[Collected data]
──────

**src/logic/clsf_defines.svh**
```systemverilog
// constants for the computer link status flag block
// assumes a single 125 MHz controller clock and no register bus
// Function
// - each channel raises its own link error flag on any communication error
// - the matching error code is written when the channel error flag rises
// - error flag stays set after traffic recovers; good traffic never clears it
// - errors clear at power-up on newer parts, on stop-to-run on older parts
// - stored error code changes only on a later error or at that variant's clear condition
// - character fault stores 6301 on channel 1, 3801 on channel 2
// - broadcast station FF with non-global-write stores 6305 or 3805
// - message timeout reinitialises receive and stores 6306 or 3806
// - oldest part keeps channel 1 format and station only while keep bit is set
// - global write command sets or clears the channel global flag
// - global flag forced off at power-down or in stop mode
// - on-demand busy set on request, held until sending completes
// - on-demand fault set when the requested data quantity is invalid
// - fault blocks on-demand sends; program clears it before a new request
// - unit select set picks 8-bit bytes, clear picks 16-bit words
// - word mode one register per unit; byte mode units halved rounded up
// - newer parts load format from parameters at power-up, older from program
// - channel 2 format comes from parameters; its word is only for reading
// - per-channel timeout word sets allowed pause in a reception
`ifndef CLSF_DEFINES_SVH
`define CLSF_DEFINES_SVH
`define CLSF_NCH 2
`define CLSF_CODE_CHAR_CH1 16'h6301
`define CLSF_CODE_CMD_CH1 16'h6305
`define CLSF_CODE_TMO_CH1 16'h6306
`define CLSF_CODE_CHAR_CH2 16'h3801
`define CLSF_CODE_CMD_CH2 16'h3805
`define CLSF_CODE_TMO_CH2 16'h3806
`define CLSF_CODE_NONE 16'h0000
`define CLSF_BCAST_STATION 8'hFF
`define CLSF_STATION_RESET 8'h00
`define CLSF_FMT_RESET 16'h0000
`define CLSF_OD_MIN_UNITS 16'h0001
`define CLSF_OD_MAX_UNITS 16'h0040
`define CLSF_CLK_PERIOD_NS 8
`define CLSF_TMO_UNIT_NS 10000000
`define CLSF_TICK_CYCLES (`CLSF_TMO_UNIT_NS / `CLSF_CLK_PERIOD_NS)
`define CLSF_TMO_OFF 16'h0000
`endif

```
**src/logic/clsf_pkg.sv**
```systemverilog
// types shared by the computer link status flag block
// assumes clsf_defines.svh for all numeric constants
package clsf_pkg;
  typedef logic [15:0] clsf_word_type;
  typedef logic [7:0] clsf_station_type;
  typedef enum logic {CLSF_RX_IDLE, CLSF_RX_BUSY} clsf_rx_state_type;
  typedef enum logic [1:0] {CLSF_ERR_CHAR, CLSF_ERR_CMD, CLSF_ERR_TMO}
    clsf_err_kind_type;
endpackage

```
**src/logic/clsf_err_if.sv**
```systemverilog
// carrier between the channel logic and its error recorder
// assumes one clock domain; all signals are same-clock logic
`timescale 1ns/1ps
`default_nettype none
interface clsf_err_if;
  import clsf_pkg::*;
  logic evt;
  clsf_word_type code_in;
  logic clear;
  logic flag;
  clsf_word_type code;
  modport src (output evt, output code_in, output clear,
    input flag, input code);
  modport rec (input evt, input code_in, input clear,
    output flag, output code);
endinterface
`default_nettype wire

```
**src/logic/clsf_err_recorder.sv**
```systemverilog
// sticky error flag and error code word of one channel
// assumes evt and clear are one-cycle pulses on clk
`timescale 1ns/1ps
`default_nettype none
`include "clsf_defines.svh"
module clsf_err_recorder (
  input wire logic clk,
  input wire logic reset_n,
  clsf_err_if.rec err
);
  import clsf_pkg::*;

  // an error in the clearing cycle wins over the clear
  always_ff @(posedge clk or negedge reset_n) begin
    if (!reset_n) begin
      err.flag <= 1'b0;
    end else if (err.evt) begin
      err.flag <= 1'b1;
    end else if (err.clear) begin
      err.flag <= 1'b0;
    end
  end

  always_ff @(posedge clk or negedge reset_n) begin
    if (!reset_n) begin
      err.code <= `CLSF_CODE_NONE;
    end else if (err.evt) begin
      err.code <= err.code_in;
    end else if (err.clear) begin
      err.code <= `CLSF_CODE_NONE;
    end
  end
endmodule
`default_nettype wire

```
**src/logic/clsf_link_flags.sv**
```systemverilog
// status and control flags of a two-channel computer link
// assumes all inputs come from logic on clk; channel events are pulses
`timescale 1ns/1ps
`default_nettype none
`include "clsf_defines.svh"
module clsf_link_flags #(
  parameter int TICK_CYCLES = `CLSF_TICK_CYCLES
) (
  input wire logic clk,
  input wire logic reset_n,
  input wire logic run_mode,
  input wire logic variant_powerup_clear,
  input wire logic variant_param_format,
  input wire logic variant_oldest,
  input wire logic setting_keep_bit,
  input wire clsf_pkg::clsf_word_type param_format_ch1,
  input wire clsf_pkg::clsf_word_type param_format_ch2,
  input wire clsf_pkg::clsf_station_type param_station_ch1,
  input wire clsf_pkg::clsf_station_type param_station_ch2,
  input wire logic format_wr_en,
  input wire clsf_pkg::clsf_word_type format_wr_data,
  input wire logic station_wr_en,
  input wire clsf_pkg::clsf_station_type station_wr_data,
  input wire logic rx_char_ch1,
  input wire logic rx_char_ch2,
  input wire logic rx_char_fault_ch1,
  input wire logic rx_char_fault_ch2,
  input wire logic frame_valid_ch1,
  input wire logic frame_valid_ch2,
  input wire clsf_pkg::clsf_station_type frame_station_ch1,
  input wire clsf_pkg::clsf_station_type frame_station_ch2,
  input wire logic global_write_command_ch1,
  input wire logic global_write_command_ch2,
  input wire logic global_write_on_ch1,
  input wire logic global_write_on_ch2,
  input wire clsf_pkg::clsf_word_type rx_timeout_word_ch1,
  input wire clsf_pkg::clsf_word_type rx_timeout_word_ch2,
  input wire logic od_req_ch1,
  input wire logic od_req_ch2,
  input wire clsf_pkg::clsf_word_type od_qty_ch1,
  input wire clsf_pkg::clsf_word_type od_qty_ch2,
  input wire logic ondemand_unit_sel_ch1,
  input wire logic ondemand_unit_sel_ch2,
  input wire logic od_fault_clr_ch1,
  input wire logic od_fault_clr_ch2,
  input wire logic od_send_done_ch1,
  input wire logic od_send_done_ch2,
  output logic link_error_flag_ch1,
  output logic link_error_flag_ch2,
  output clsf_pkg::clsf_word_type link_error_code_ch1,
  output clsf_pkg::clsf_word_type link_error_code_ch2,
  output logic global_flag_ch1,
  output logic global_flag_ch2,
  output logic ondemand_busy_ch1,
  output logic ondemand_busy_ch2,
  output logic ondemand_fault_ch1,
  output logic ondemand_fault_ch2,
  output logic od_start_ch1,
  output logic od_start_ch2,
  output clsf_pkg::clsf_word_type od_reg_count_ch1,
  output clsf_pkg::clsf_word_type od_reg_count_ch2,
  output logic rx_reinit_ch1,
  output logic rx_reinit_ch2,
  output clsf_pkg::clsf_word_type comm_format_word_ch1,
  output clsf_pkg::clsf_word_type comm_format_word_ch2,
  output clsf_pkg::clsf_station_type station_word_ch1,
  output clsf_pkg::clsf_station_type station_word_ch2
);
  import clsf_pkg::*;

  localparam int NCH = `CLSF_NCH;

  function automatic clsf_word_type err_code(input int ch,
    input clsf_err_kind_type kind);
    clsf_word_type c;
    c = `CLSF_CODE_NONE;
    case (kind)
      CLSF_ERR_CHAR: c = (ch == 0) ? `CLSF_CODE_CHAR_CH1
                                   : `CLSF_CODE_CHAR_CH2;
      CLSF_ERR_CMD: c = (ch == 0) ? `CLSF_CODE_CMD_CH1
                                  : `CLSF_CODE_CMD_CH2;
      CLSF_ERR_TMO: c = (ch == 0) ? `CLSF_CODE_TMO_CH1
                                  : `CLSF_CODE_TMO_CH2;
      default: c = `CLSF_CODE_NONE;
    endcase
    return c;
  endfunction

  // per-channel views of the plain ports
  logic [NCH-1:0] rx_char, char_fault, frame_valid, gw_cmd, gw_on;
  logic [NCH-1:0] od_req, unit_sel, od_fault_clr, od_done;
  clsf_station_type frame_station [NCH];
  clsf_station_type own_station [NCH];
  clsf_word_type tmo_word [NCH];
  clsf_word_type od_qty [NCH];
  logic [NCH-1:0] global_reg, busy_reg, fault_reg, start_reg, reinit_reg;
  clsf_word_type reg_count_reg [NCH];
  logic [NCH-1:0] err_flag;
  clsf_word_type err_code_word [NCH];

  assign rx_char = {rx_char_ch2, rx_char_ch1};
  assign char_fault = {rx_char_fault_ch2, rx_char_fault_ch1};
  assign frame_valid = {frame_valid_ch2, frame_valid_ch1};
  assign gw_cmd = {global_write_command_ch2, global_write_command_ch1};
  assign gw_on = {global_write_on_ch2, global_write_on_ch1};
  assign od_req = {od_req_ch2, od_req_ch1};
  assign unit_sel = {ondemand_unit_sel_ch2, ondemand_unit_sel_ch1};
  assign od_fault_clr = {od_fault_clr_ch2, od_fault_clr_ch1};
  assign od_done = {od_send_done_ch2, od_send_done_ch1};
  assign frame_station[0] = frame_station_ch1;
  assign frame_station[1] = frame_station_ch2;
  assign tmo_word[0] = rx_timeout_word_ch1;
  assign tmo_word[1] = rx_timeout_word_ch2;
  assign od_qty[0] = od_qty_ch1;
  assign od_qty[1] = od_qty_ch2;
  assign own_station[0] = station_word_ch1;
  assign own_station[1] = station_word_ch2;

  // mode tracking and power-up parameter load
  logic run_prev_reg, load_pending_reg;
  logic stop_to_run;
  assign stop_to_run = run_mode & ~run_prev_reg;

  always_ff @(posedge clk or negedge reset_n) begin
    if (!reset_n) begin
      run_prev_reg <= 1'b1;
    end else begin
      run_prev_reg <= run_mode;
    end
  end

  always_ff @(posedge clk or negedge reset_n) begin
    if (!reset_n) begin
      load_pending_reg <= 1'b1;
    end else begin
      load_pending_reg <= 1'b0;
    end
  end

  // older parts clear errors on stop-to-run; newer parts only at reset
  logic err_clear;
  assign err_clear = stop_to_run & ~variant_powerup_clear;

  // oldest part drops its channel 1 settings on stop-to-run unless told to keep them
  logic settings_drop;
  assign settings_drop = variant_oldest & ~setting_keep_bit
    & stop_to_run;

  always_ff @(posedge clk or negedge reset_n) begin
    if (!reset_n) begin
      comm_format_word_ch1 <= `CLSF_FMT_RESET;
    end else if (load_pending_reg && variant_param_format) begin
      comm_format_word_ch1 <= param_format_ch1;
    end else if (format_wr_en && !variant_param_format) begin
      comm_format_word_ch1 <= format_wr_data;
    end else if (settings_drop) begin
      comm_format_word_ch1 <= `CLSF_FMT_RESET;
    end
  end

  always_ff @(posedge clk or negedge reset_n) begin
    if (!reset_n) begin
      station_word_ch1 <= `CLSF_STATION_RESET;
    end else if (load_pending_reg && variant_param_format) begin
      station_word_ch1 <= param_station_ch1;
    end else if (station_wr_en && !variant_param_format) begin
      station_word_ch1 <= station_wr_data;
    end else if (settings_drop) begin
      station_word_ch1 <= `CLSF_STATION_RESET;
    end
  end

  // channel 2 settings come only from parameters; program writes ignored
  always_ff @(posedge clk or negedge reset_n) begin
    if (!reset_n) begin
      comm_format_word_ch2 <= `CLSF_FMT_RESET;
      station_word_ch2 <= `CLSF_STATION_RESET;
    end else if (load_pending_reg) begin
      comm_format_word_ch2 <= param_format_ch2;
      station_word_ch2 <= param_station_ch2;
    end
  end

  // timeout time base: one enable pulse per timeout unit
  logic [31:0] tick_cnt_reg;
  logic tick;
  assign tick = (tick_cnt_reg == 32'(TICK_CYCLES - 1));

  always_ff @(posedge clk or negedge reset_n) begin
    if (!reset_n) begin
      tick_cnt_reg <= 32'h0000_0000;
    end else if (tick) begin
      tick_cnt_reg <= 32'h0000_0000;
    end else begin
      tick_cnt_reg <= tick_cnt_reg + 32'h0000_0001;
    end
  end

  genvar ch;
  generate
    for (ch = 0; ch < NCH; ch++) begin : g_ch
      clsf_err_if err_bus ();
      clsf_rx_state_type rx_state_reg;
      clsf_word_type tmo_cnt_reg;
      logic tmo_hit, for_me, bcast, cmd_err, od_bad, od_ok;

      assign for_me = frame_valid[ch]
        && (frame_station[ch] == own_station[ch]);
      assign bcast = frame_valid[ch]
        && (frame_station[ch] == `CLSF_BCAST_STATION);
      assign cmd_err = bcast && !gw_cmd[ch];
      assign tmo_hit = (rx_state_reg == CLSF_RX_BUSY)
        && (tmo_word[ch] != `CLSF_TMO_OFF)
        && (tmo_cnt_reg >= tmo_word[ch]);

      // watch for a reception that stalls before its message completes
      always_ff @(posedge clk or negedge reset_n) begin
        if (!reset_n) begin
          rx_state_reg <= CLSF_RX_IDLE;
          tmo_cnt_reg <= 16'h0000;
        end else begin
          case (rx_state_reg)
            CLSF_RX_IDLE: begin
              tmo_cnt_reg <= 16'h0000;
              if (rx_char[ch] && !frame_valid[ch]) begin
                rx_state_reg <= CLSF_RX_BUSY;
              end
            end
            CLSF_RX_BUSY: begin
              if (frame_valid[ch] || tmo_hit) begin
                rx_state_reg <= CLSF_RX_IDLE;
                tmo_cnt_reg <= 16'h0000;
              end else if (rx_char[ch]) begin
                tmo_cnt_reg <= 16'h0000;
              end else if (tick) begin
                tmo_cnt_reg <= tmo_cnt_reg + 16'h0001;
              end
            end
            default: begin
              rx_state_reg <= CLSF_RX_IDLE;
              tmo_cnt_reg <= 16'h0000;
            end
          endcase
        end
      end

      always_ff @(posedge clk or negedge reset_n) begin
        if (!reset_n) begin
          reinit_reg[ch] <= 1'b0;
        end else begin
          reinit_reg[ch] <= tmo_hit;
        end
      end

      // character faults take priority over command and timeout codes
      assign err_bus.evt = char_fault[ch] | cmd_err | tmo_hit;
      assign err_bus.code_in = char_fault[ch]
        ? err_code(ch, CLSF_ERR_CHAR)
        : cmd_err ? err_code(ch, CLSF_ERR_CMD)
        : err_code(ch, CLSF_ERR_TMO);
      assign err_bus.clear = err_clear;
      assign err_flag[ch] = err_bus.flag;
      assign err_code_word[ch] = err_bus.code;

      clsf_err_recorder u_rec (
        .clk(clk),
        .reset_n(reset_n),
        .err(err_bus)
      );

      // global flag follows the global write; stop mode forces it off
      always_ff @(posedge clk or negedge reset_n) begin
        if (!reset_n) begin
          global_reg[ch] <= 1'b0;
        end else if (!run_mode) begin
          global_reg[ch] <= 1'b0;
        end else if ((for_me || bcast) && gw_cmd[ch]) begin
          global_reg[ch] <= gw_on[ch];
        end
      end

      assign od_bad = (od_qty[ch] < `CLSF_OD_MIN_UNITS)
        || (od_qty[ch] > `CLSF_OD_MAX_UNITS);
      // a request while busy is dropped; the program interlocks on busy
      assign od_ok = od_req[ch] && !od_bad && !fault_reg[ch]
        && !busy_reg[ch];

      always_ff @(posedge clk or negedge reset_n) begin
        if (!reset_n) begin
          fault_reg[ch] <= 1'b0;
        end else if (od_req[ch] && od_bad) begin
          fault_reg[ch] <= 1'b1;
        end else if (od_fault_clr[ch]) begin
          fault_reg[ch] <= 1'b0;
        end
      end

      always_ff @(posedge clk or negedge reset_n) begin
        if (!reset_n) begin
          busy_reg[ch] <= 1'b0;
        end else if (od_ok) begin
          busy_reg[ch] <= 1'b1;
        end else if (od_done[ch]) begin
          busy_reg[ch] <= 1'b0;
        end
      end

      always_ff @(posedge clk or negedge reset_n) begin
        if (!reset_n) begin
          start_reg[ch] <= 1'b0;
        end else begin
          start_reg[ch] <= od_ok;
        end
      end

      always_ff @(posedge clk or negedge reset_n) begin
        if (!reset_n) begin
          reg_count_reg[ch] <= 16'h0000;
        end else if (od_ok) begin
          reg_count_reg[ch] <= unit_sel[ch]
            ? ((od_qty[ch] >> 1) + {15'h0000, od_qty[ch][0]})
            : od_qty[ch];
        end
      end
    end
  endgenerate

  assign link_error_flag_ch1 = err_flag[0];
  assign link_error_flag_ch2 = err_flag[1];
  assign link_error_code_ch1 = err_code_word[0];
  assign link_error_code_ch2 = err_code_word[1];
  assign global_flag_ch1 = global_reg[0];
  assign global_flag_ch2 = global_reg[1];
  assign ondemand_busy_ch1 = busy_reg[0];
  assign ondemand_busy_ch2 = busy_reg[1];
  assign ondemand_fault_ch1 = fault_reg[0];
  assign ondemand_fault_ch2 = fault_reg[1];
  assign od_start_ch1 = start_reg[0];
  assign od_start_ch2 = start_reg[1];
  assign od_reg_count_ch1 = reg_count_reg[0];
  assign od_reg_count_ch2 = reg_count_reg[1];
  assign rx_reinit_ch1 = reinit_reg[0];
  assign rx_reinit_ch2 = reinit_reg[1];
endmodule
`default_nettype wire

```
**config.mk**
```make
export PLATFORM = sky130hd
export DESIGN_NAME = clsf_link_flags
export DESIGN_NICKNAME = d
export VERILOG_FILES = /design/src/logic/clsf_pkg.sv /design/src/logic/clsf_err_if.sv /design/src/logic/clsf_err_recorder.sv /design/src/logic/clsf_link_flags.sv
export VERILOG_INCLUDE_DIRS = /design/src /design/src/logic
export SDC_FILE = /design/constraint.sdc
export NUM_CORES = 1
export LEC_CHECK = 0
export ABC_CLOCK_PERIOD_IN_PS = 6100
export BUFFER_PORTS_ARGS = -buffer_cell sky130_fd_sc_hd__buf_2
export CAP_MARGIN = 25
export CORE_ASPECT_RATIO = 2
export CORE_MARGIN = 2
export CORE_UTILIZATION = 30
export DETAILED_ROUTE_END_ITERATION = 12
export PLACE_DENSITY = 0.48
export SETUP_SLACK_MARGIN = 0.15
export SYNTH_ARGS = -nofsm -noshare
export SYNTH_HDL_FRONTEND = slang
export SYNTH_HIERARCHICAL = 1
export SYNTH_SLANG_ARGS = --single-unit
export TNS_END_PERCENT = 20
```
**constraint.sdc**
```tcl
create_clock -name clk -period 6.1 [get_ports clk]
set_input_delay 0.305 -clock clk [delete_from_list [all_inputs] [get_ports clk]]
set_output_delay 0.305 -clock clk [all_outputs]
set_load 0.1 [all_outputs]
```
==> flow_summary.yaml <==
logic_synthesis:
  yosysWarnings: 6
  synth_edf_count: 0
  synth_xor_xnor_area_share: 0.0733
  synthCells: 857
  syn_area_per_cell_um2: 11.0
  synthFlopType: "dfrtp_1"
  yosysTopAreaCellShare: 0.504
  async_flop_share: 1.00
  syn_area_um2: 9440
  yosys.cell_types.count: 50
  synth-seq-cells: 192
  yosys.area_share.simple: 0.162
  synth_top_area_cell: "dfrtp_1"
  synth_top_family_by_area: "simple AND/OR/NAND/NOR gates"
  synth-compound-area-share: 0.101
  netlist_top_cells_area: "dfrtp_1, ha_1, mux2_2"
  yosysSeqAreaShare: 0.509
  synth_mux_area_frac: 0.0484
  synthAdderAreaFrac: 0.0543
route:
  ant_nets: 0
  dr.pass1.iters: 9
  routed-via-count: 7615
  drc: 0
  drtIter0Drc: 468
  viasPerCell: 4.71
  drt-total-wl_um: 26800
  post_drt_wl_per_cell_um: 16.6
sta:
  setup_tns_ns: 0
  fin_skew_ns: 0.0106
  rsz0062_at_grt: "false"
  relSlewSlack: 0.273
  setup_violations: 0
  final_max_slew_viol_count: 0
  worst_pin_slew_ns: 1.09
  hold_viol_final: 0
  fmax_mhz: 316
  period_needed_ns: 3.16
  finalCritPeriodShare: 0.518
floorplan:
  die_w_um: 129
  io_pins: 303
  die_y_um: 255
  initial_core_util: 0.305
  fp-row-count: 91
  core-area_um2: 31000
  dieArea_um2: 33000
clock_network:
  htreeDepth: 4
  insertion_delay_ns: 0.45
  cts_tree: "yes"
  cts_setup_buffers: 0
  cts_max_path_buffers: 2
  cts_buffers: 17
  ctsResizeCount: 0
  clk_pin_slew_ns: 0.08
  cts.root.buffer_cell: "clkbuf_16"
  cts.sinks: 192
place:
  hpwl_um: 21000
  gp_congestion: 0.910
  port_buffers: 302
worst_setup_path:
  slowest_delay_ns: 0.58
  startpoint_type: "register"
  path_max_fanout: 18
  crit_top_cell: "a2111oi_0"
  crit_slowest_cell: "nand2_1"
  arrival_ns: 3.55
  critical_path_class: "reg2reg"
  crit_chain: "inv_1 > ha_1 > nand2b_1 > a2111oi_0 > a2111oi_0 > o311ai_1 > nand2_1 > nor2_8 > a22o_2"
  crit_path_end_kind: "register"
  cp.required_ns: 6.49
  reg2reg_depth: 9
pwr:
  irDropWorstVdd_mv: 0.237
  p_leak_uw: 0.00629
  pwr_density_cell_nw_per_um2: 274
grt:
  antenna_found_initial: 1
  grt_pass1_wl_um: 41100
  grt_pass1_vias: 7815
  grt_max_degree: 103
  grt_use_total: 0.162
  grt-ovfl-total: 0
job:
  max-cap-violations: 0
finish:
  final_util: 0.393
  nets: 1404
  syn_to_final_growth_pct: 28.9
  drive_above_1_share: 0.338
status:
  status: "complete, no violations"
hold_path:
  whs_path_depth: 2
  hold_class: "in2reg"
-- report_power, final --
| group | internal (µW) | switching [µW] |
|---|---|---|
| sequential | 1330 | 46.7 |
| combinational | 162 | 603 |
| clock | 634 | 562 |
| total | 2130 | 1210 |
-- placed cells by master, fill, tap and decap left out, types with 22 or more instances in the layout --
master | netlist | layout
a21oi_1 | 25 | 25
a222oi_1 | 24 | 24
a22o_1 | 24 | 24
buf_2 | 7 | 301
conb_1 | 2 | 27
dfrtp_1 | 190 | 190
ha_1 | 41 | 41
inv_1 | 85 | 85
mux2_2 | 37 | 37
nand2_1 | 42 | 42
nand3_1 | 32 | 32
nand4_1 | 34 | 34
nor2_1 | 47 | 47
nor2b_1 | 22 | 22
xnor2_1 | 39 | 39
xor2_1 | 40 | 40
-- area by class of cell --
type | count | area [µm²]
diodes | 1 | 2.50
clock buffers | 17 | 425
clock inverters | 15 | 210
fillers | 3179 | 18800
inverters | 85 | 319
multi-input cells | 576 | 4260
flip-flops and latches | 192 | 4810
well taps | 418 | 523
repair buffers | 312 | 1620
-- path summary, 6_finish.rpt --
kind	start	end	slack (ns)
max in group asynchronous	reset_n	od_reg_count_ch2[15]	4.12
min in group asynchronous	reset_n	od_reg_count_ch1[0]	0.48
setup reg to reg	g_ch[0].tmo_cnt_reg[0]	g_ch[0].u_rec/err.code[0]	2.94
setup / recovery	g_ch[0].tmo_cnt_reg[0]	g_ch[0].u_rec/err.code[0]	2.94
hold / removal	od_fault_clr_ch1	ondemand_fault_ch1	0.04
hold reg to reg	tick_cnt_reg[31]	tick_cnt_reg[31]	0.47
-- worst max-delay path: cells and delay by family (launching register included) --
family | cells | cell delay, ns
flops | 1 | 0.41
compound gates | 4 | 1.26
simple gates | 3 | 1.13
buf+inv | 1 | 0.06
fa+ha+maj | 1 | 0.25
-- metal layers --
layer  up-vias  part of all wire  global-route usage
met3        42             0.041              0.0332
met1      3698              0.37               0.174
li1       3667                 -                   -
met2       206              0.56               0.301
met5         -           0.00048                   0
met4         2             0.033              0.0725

──────

Where a line of the data above includes the string "gates", pull it out.

  synth_top_family_by_area: "simple AND/OR/NAND/NOR gates"
compound gates | 4 | 1.26
simple gates | 3 | 1.13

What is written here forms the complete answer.